→ **EXERCISE REQUIREMENTS**: Output only the lines of the entries that follow, starting at the one with "fin && space;" and running down to the one with "wire [26:0] s2", both included and unchanged.

Saved data entries
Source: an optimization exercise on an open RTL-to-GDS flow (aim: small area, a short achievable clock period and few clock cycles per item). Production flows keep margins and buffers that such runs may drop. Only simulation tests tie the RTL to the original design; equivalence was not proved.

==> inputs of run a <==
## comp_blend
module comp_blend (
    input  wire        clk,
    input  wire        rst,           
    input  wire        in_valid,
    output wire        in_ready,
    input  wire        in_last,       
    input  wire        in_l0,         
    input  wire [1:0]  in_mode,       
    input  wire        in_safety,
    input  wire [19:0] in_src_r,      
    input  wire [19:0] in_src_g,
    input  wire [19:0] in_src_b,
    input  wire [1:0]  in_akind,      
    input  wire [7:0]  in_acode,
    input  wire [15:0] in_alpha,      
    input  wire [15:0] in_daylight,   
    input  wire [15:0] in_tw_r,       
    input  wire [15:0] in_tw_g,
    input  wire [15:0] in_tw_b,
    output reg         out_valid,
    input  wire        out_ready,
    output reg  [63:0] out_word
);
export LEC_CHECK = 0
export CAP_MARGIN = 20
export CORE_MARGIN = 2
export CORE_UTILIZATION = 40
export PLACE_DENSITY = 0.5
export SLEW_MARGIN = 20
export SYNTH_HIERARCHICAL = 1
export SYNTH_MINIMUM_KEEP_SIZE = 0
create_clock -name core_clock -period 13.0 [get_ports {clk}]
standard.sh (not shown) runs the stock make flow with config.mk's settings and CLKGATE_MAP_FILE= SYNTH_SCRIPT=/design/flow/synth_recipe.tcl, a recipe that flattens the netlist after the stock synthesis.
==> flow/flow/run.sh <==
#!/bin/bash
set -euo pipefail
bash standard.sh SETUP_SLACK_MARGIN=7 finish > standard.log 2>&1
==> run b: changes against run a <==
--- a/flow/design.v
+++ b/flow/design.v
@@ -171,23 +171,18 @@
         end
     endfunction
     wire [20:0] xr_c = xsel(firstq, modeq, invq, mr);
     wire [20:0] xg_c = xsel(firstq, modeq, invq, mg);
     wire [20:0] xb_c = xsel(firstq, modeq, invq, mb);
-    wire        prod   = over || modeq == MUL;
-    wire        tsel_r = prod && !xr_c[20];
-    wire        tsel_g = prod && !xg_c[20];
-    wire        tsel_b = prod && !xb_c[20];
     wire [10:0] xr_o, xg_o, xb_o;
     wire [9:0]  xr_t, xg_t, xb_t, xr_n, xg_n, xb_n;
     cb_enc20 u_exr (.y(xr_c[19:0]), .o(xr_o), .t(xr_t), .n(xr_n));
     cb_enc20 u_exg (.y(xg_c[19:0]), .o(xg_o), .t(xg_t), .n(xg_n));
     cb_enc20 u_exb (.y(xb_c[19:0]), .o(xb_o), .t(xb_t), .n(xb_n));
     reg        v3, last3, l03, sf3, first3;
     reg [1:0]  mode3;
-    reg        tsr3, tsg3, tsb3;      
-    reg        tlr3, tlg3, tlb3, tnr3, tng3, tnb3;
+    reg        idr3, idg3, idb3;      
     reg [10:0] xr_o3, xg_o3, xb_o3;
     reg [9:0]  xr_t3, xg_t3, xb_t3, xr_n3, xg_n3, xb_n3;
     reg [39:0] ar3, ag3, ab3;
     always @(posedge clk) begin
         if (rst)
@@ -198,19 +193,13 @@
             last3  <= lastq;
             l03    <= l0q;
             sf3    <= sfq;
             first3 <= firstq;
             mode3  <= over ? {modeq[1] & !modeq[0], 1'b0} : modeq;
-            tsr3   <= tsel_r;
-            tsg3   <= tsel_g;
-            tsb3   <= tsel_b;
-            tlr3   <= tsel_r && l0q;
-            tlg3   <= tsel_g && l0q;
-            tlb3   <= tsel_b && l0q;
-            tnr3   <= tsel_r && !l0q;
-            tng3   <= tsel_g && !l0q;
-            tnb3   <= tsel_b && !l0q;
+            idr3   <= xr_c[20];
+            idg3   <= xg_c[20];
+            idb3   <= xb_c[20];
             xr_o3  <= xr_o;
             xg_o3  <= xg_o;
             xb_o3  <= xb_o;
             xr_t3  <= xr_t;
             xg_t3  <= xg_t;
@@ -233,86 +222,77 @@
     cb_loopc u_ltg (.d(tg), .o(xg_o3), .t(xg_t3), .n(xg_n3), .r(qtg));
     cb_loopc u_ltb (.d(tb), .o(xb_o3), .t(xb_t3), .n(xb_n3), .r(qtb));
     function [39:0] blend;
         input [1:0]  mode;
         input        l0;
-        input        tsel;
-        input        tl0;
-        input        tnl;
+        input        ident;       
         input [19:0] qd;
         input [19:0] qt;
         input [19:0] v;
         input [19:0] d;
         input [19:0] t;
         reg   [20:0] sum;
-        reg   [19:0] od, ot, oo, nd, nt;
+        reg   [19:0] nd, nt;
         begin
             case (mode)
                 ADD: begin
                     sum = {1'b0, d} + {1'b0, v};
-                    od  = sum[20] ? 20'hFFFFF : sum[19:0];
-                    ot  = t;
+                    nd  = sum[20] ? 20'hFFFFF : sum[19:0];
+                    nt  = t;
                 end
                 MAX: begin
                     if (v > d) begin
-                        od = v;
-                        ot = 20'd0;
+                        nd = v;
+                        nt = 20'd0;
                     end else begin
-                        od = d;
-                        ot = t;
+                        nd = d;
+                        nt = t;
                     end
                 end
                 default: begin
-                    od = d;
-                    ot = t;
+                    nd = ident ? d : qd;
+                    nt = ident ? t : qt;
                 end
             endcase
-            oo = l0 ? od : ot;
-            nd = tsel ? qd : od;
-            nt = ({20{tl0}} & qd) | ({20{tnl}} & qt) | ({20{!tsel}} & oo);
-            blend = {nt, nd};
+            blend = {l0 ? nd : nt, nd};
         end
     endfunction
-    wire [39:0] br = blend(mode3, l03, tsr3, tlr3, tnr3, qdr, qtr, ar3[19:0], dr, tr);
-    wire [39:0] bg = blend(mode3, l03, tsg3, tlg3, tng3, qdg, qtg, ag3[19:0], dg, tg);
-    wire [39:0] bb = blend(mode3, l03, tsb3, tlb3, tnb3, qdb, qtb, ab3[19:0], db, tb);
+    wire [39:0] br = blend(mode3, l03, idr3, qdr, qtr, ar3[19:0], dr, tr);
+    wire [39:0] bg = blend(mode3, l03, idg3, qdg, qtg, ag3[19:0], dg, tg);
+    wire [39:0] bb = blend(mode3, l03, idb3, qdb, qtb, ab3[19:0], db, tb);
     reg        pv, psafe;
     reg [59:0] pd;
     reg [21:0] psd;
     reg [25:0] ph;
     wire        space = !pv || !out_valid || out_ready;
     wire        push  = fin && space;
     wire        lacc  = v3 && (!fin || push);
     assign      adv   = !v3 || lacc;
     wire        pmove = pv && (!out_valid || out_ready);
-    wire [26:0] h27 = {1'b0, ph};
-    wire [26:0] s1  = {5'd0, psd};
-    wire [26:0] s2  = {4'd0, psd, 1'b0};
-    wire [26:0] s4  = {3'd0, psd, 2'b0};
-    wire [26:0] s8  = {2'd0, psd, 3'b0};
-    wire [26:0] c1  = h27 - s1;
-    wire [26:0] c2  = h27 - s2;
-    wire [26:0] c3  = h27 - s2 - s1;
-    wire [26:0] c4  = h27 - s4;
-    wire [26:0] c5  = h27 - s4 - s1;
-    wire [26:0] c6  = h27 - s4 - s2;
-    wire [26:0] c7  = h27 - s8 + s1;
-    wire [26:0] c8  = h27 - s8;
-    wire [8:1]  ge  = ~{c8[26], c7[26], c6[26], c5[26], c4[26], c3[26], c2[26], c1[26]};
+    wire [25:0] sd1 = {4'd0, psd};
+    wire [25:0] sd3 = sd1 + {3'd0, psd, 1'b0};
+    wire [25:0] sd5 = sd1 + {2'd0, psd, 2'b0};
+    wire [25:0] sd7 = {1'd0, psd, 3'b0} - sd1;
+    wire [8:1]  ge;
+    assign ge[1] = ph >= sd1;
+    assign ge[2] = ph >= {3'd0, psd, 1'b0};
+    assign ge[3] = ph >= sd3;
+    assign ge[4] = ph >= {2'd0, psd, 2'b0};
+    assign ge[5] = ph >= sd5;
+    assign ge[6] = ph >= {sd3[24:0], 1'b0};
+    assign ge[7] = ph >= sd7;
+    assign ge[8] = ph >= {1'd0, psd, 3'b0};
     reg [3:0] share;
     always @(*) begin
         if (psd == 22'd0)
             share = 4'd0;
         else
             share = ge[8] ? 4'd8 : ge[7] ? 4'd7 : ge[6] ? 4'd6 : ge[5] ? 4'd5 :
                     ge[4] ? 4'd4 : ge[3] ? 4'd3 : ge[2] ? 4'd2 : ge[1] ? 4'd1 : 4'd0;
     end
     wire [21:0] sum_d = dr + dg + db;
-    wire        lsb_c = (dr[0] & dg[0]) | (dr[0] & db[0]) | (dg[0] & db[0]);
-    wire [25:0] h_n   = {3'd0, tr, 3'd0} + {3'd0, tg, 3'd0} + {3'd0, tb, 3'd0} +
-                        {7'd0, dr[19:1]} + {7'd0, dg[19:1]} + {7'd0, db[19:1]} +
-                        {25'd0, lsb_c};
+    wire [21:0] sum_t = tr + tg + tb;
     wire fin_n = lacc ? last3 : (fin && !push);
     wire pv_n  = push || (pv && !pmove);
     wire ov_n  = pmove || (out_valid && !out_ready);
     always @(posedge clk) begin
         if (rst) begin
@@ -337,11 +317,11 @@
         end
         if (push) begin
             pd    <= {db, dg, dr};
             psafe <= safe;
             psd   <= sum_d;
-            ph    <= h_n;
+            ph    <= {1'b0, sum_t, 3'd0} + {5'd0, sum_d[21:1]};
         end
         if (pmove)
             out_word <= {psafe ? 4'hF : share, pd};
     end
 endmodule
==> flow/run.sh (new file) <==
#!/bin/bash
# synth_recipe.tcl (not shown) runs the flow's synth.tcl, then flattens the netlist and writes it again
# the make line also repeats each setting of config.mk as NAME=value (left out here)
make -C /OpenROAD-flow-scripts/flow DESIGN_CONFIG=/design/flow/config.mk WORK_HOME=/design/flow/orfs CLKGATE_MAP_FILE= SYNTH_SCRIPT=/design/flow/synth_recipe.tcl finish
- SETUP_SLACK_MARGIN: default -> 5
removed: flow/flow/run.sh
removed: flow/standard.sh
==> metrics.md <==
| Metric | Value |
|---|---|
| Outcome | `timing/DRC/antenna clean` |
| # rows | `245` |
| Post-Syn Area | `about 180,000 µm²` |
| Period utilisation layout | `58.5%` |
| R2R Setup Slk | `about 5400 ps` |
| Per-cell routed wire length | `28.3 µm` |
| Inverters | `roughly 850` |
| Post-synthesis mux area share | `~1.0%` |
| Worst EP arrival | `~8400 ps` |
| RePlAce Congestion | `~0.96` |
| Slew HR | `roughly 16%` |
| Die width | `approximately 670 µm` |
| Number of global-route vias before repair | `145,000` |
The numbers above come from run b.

→ **TASK RESPONSE**:
     wire        push  = fin && space;
     wire        lacc  = v3 && (!fin || push);
     assign      adv   = !v3 || lacc;
     wire        pmove = pv && (!out_valid || out_ready);
-    wire [26:0] h27 = {1'b0, ph};
-    wire [26:0] s1  = {5'd0, psd};
-    wire [26:0] s2  = {4'd0, psd, 1'b0};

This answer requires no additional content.